Natalina Santoro ha 20 anni ed è affetta da disabilità grave. Vive in una frazione montana di Fuscaldo, lontana almeno 20 minuti dal centro cittadino e 45 dal primo ospedale. E Graziella Oliverio, sua madre, non ha la patente. Suo padre lavora nei campi tutto il giorno, dove la linea telefonica arriva a singhiozzi, e torna a casa la sera, quando è già calato il buio. Per anni, Natalina ha usufruito dell’assistenza domiciliare per 9 ore a settimana, suddivise in 3 giorni, che era un piccolo sollievo per la famiglia. Graziella aveva il tempo di fare una passeggiata, fare la spesa, o anche solo prendere un caffè in compagnia per staccare il cervello dalla pensate routine quotidiana. Aveva soprattutto il tempo di guardare dentro di sé e trovare la forza di continuare a combattere.

 

L'assistenza domiciliare era garantita dal Comune di Fuscaldo, che a sua volta percepiva fondi regionali dal distretto socio assistenziale di Paola-Cetraro, facente capo all'Asp di Cosenza. Ma poi, a giugno scorso, di colpo l’assistenza si ferma. L'ente guidato da Gianfranco Ramundo dice che non ha più soldi da spendere. Stella Marcone, presidente dell'associazione "Mamme indispensabili", da tempo segue la vicenda e prova in tutti i modi a riattivare il servizio, ma inutilmente. Dal Comune fanno sapere che la richiesta è stata inoltrata al distretto socio-assistenziale, ente capofila nella distribuzione dei fondi per il sociale nella zona del basso Tirreno cosentino. Ma anche qui fanno sapere che le casse sono vuote e solo, dopo numerosi appelli, dicono che forse il servizio potrà essere riattivato per una sola ora a settimana. In pratica, il tempo di salutare e andare via. Ma alla fine le famiglie non possono contare neppure su questo aiuto.

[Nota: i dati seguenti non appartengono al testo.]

`src/hdl/bmp565_pkg.sv`:
```
// Shared types, codes and helper functions for the bitmap byte to RGB565 converter.
`default_nettype none

package bmp565_pkg;

    // Default palette depth.
    localparam int PALETTE_ENTRIES_DEF = 256;

    // Command queue between the front and back parts.
    localparam int QUEUE_DEPTH = 4;
    localparam int QUEUE_AW    = 2;

    // Input opcodes.
    localparam logic [1:0] OP_PIXEL_BYTE = 2'd0;
    localparam logic [1:0] OP_PAL_WRITE  = 2'd1;
    localparam logic [1:0] OP_FILL       = 2'd2;

    // Source pixel modes; any other code is handled as 32-bit BGRA.
    localparam logic [1:0] MODE_PAL8  = 2'd0;
    localparam logic [1:0] MODE_BGR24 = 2'd1;

    // Configuration register indexes.
    localparam logic REG_PIXEL_MODE  = 1'b0;
    localparam logic REG_IMAGE_WIDTH = 1'b1;

    // Color emitted for a pixel that could not be read.
    localparam logic [15:0] FILL_565 = 16'h001F;

    // Command kinds carried through the queue.
    typedef logic [1:0] cmd_kind_t;
    localparam cmd_kind_t CMD_PAL_WRITE  = 2'd0;
    localparam cmd_kind_t CMD_PAL_LOOKUP = 2'd1;
    localparam cmd_kind_t CMD_DIRECT     = 2'd2;

    typedef struct packed {
        cmd_kind_t   kind;
        logic        last;
        logic [7:0]  addr;
        logic [23:0] data;
    } cmd_t;

    // Truncating conversion of 8-bit channels to RGB565.
    function automatic logic [15:0] to_565(input logic [7:0] r, input logic [7:0] g,
                                           input logic [7:0] b);
        to_565 = {r[7:3], g[7:2], b[7:3]};
    endfunction

    // Byte offset of a pixel count for the given mode (1, 3 or 4 bytes per pixel).
    function automatic logic [17:0] times_bpp(input logic [16:0] count, input logic [1:0] mode);
        logic [17:0] c;
        c = {1'b0, count};
        case (mode)
            MODE_PAL8:  times_bpp = c;
            MODE_BGR24: times_bpp = c + {c[16:0], 1'b0};
            default:    times_bpp = {c[15:0], 2'b00};
        endcase
    endfunction

endpackage

`default_nettype wire

```
`src/hdl/bmp565_queue.sv`:
```
// Short command queue that decouples the front part from the back part.
`default_nettype none

module bmp565_queue
    import bmp565_pkg::*;
(
    input  wire logic  clk,
    input  wire logic  rst_n,
    input  wire logic  push,
    input  wire cmd_t  push_cmd,
    output logic       full,
    input  wire logic  pop,
    output logic       head_valid,
    output cmd_t       head_cmd
);

    cmd_t                  entry_reg [QUEUE_DEPTH];
    logic [QUEUE_AW-1:0]   wr_ptr_reg, rd_ptr_reg;
    logic [QUEUE_AW:0]     count_reg, count_next;

    assign full       = (count_reg == (QUEUE_AW+1)'(QUEUE_DEPTH));
    assign head_valid = (count_reg != '0);
    assign head_cmd   = entry_reg[rd_ptr_reg];

    // Entry storage.
    always_ff @(posedge clk)
    begin
        if (push)
            entry_reg[wr_ptr_reg] <= push_cmd;
    end

    always_comb
    begin
        count_next = count_reg;
        if (push && !pop)
            count_next = count_reg + (QUEUE_AW+1)'(1);
        else if (pop && !push)
            count_next = count_reg - (QUEUE_AW+1)'(1);
    end

    // Pointers and fill level.
    always_ff @(posedge clk or negedge rst_n)
    begin
        if (!rst_n)
        begin
            wr_ptr_reg <= '0;
            rd_ptr_reg <= '0;
            count_reg  <= '0;
        end
        else
        begin
            if (push)
                wr_ptr_reg <= wr_ptr_reg + QUEUE_AW'(1);
            if (pop)
                rd_ptr_reg <= rd_ptr_reg + QUEUE_AW'(1);
            count_reg <= count_next;
        end
    end

endmodule

`default_nettype wire

```
`config.mk`:
```
export PLATFORM = sky130hd
export DESIGN_NAME = bmp565_queue
export DESIGN_NICKNAME = d
export VERILOG_FILES = /design/src/hdl/bmp565_pkg.sv /design/src/hdl/bmp565_queue.sv
export SDC_FILE = /design/constraint.sdc
export NUM_CORES = 1
export LEC_CHECK = 0
export ABC_AREA = 1
export BUFFER_PORTS_ARGS = -buffer_cell sky130_fd_sc_hd__buf_2
export CAP_MARGIN = 20
export CORE_ASPECT_RATIO = 0.9
export CORE_MARGIN = 4
export CORE_UTILIZATION = 45
export CTS_BUF_LIST = sky130_fd_sc_hd__clkbuf_8
export DETAILED_ROUTE_END_ITERATION = 7
export PLACE_DENSITY = 0.65
export SLEW_MARGIN = 25
export SYNTH_ARGS = -nofsm -noshare
export SYNTH_HDL_FRONTEND = slang
export SYNTH_SLANG_ARGS = --single-unit
```
`constraint.sdc`:
```
create_clock -name clk -period 2.4 [get_ports clk]
set_input_delay 0.24 -clock clk [delete_from_list [all_inputs] [get_ports clk]]
set_output_delay 0.24 -clock clk [all_outputs]
set_load 0.03 [all_outputs]
```
# Word level (Yosys, flattened, before mapping)
# Memories as Yosys holds them, arrays and structs flattened.
# Cells that the tools add are included.
[classes]
addsub = 4
n_eq_ne = 1
mux = 4
n_reduce_logical = 6
[ops]
columns = ["operator", "n"]
rows = [
  ["$mux 3", 2],
  ["$add 2x1->2 const B", 2],
  ["$add 3x1->3 const B", 1],
  ["$eq 3x3->1 const B", 1],
  ["$reduce_bool 3->1", 1],
  ["$sub 3x1->3 const B", 1],
  ["$logic_and 1x1->1", 2],
  ["$logic_not 1->1", 2],
  ["$mux 1", 2],
  ["$reduce_bool 2->1", 1],
]
[word_totals]
register_bits = 7
ramBits = 140
output_inout_bits = 37
wordCells = 19
n_memories = 1
[memory_table]
columns = ["name", "depth", "word_bits", "read_ports", "rd_clocked_by_memory_dff", "write_ports", "line", "rtl"]
rows = [
  ["entry_reg", 4, 35, 1, 0, 1, "bmp565_queue.sv:17", "cmd_t entry_reg [QUEUE_DEPTH];"],
]

# Longest topological paths before layout
[depth]
depth_word = 4
depth_mapped = 9
ltp_nobuf = 9

# Least setup slack after synthesis
# No wires, ideal clock.
[synth_timing]
kind = "reg-to-reg"
startpoint = "register wr_ptr_reg[0]"
endpoint = "memory entry_reg[2][0] in the netlist's numbering, enable pin"
setup_ns = 0.390
t_arrival_ns = 1.363
setup_slack_ns = 0.647
path_stages_with_launch = 5
n_path_buf = 0
period_less_slack_ns = 1.753
path_cell_list = "dfrtp_1 -> inv_1 -> ha_1 -> nand2_1 -> inv_1"
[synth_lines]
columns = ["element", "line", "rtl"]
rows = [
  ["start: declaration", "bmp565_queue.sv:18", "logic [QUEUE_AW-1:0] wr_ptr_reg, rd_ptr_reg;"],
  ["start signal: assignment", "bmp565_queue.sv:53", "wr_ptr_reg <= wr_ptr_reg + QUEUE_AW'(1);"],
  ["end: declaration", "bmp565_queue.sv:17", ""],
]
# Straight into the memory's write port.

==> flow_summary.json <==
{
  "setup_viol": 0,
  "unrepaired_setup_endpoints_after_global_routing": "no",
  "floorplan.die.width_microns": 130,
  "post-synth-top-count-cell": "edfxtp_1",
  "final_period_utilization_pct": 87.1,
  "pre_cts_ws_ps": 486,
  "synthesis.instances": 457,
  "synth_edf_count": 140,
  "global_route_total_overflow": 0,
  "yosysSeqAreaShare_pct": 73.0,
  "die_area_sq_um": 15200,
  "io_pins": 76,
  "number_of_distinct_library_cells_after_synthesis": 20,
  "detailed_place_hpwl_mm": 6.72,
  "post-synth-top-area-fraction_pct": 70.1,
  "synth_top_cell_by_area": "edfxtp_1",
  "synthesis.area_sq_um": 6000,
  "detail_route.vias_per_cell": 4.77,
  "synth_nets": 502,
  "largest_reg_flops": 140,
  "die_height_microns": 118,
  "cp_data_required_time_ps": 2160,
  "clock-root-buffer": "clkbuf_8",
  "path_class": "register to output port",
  "setup_slack_ps": 309,
  "antenna_found_initial": 0,
  "count_of_warnings_emitted_by_yosys": 0,
  "grt_max_degree": 56,
  "drtPass1Iterations": 4,
  "compound_gate_fraction_of_synth_area_pct": 9.01,
  "clock_path_buffers": 2,
  "timing_worst_slew_pin_value_ps": 577,
  "wl_per_cell_microns": 14.9,
  "drc_errors": 0,
  "via_count": 3547,
  "layout-area-overhead-vs-synth_pct": 19.4,
  "synth_area_per_cell_sq_um": 13.1,
  "timing.setup.tns_ps": 0,
  "cp_cell_sequence": "inv_2 -> buf_12 -> o211ai_1 -> nand2_1 -> buf_2",
  "tritoncts_clock_tree": "built",
  "all_layer_global_routing_usage_pct": 15.2,
  "p_leak_nw": 2.92,
  "synthFlopType": "edfxtp_1",
  "crit_fanout": 20,
  "initial_core_util_pct": 46.6,
  "insertion_delay_ps": 430,
  "final_net_count": 614,
  "fmaxAchievable_ghz": 0.478,
  "drc_violation_total_after_the_first_tritonroute_iteration": 187,
  "synth_top_family_by_area": "compound AO/OA/AOI/OAI gates",
  "slew_headroom_pct": 61.3,
  "netlist_top_cells_count": "edfxtp_1 (140), nand2_1 (119), inv_1 (81)",
  "global_route_wire_length_before_repair_mm": 17.6,
  "power.density_nw_per_um2": 1230,
  "largest_vdd_supply_drop_v": 0.000843,
  "final_util_pct": 55.6,
  "ys_async_sr_fraction_pct": 4.76,
  "post_synth_main_area_contributors": "edfxtp_1 (70%), o211ai_1 (8.5%), nand2_1 (7.4%), inv_1 (5.1%), dfrtp_1 (2.9%)",
  "timing.critical_path.slowest_cell_delay_ps": 400,
  "synth-simple-area-share_pct": 7.78,
  "worstPathArrival_ps": 1850,
  "core_region_area_sq_um": 12900,
  "first_global_vias": 3478,
  "timing.final.crit_period_ps": 2090,
  "final_hold_viol_count": 0,
  "antenna-diode-count": 0,
  "worst_path_dominant_cell_family": "buffers and inverters",
  "crit_path_end_kind": "output port",
  "clock_skew_ps": 10.0,
  "number_of_antenna_violating_nets_in_the_routed_design": 0,
  "post_synth_fa_ha_maj_area_fraction_pct": 1.38,
  "outcome": "completed",
  "number_of_buffers_created_by_cts": 17,
  "place_congestion": 0.724,
  "synth_mux_area_share_pct": 0,
  "critical_path_buffer_and_inverter_count": 3,
  "cts.sinks": 147,
  "clock_slew_seen_by_the_registers_of_the_worst_setup_and_hold_paths_ps": 80,
  "xor_and_xnor_area_share_after_synthesis_pct": 0.584,
  "worst_hold_path_class": "input pin to register",
  "wl_mm": 11.1,
  "cap_viol_max_count": 0,
  "io_buffers": 75,
  "cp_slowest_cell": "dfrtp_1",
  "timing_max_transition_violations_final": 0,
  "critical_path.startpoint_type": "register",
  "cts.htree.levels": 4,
  "floorplan.rows": 39,
  "final_layout_size_suffix_gt1_share_pct": 20.5,
  "postSynthRegisterBits": 147
}
repair_timing:
item / in CTS / in global routing
setup endpoints to repair: 0 / 12
hold endpoints to repair: 102 / 1
resized for setup: 0 / 0
hold buffers: 28 / 1
buffers inserted: 0 / 1
worst register-to-register path, stage by stage (launching register included):
cell and delay, ps:
dfrtp_1 420, inv_1 90, ha_1 200, nand2_1 70, clkinv_1 460, buf_12 370
layout make-up:
type	instances	area, sq um
repair buffers	117	813
clock inverters	13	96.3
multi-input cells	204	1120
flip-flops and latches	147	4380
clock buffers	17	234
well taps	164	205
fillers	1068	5720
inverters	82	308
metrics by stage:
step           instance area (sq um)  hold WS (ps)  total power, W  instances
2_1_floorplan                   6000         -55.6         0.00628        457
3_3_place_gp                    6520          80.0         0.00715        684
3_5_place_dp                    6520          82.7         0.00723        684
4_1_cts                         7130         0.463         0.00889        742
5_1_grt                         7160         0.787         0.00940        744
6_report                        7160          32.2         0.00883        744
cells by family after synthesis:
| family | Yosys count |
|---|---|
| compound gates | 71 |
| simple gates | 123 |
| fa+ha+maj | 6 |
| flops | 147 |
| buf+inv | 106 |
| xor+xnor | 4 |
power by group:
part,leakage [nW],switching (W),total (W),internal (W)
Combinational,1.39,0.00252,0.00360,0.00109
Sequential,1.37,0.000226,0.00359,0.00337
Clock,0.161,0.000853,0.00164,0.000783
Total,2.92,0.00360,0.00883,0.00524
routing by layer:
metal / GRT usage, % / share of wire [%]
met2: 23.5 / 47
met4: 4.09 / 0.77
met3: 5.49 / 6.8
met1: 20.3 / 46
met5: 0 / 0
layout by cell type, fill, tap and decap left out, drive strengths merged:
cell	n
buf	88
bufinv	1
clkbuf	17
clkinv	12
clkinvlp	4
dfrtp	7
dlygate4sd3	29
edfxtp	140
fa	1
ha	5
inv	78
nand2	119
nand3	1
nand4	1
nor2	1
nor3	1
o211ai	70
o21ai	1
xnor2	1
xor2	3
worst paths after layout:
path | slack, ps | endpoint | depth (start not counted) | start
hold / removal | 30 | entry_reg[0][0]$_DFFE_PP_ | 1 | push_cmd[0]
setup / recovery | 310 | head_cmd[30] | 5 | rd_ptr_reg[1]$_DFFE_PN0P_
max in group asynchronous | 2060 | rd_ptr_reg[0]$_DFFE_PN0P_ | 2 | rst_n
min in group asynchronous | 160 | count_reg[2]$_DFFE_PN0P_ | 2 | rst_n
hold reg to reg | 490 | count_reg[2]$_DFFE_PN0P_ | 2 | count_reg[2]$_DFFE_PN0P_
setup reg to reg | 520 | entry_reg[2][19]$_DFFE_PP_ | 5 | wr_ptr_reg[0]$_DFFE_PN0P_
Power figures use the tool's default switching activity.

La denuncia di "Mamme indispensabili"

L'associazione "Mamme indispensabili" decide di denunciare la vicenda alla nostra redazione, ma neppure questo serve a smuovere le coscienze dei burocrati calabresi. Nessuno si adopera per risolvere il problema, né al Comune, né all'Asp, né alla Regione, nessuno alza la cornetta del telefono per chiedere alla famiglia Santoro di cosa abbia bisogno. Non come accade spesso in campagna elettorale, quando la politica ricorda, puntualmente, che in quella frazione sperduta dell'entroterra cosentino c'è una famiglia che soffre e combatte per ogni giorno per sopravvivere.

 

L'appello di Graziella

Ma la donna, ormai consumata dal dispiacere, non si perde d'animo d'animo e prova ad affidare nuovamente alla stampa il suo grido di dolore: «Non chiedo niente per me né per mia figlia, voglio solo che le venga riconosciuto un diritto». E ai politici che la leggono o la ascoltano avrebbe una domanda da fare: «Perché in questa regione ci sono più fondi per le sagre che per le persone disabili?».

 

Un destino avverso

«Prima c’è la disperazione, poi la rassegnazione, altrimenti non si vive». La pensa così, mamma Graziella quando parla della storia di sua figlia Natalina, che da 17 lotta contro il destino beffardo. Quando la piccola ha 3 anni e sembra godere di buona salute, il 16 dicembre del 2001, ricorda sua madre come fosse ieri, comincia a stare male, non riesce più a camminare. All'ospedale Annunziata di Cosenza, i medici rivelano una diagnosi agghiacciante: Natalina è affetta da un tumore al cervello. Ed è maligno.

Una equipe di camici bianchi la opera due volte, il cancro sparisce ma la bimba subisce gravi danni al cervello e finirà per sempre su una sedia a rotelle. La radioterapia, inoltre, le provocherà ritardi cognitivi e crisi epilettiche di cui soffre ancora oggi.

Tra poco una nuova operazione

Per Natalina i drammi non sono ancora finiti. Tra qualche settimana, probabilmente a metà febbraio, dovrà recarsi all'ospedale Bambin Gesù di Roma per operarsi di nuovo, a causa di una cisti al cuore che le sta comprimendo vena aorta. Ma lei sorride, sorride sempre, sorride nonostante tutto. Forse perché non sa che mentre lei lotta per un barlume di dignità, chi dovrebbe prendersi cura di lei non fa neppure caso al fatto che lei sia al mondo.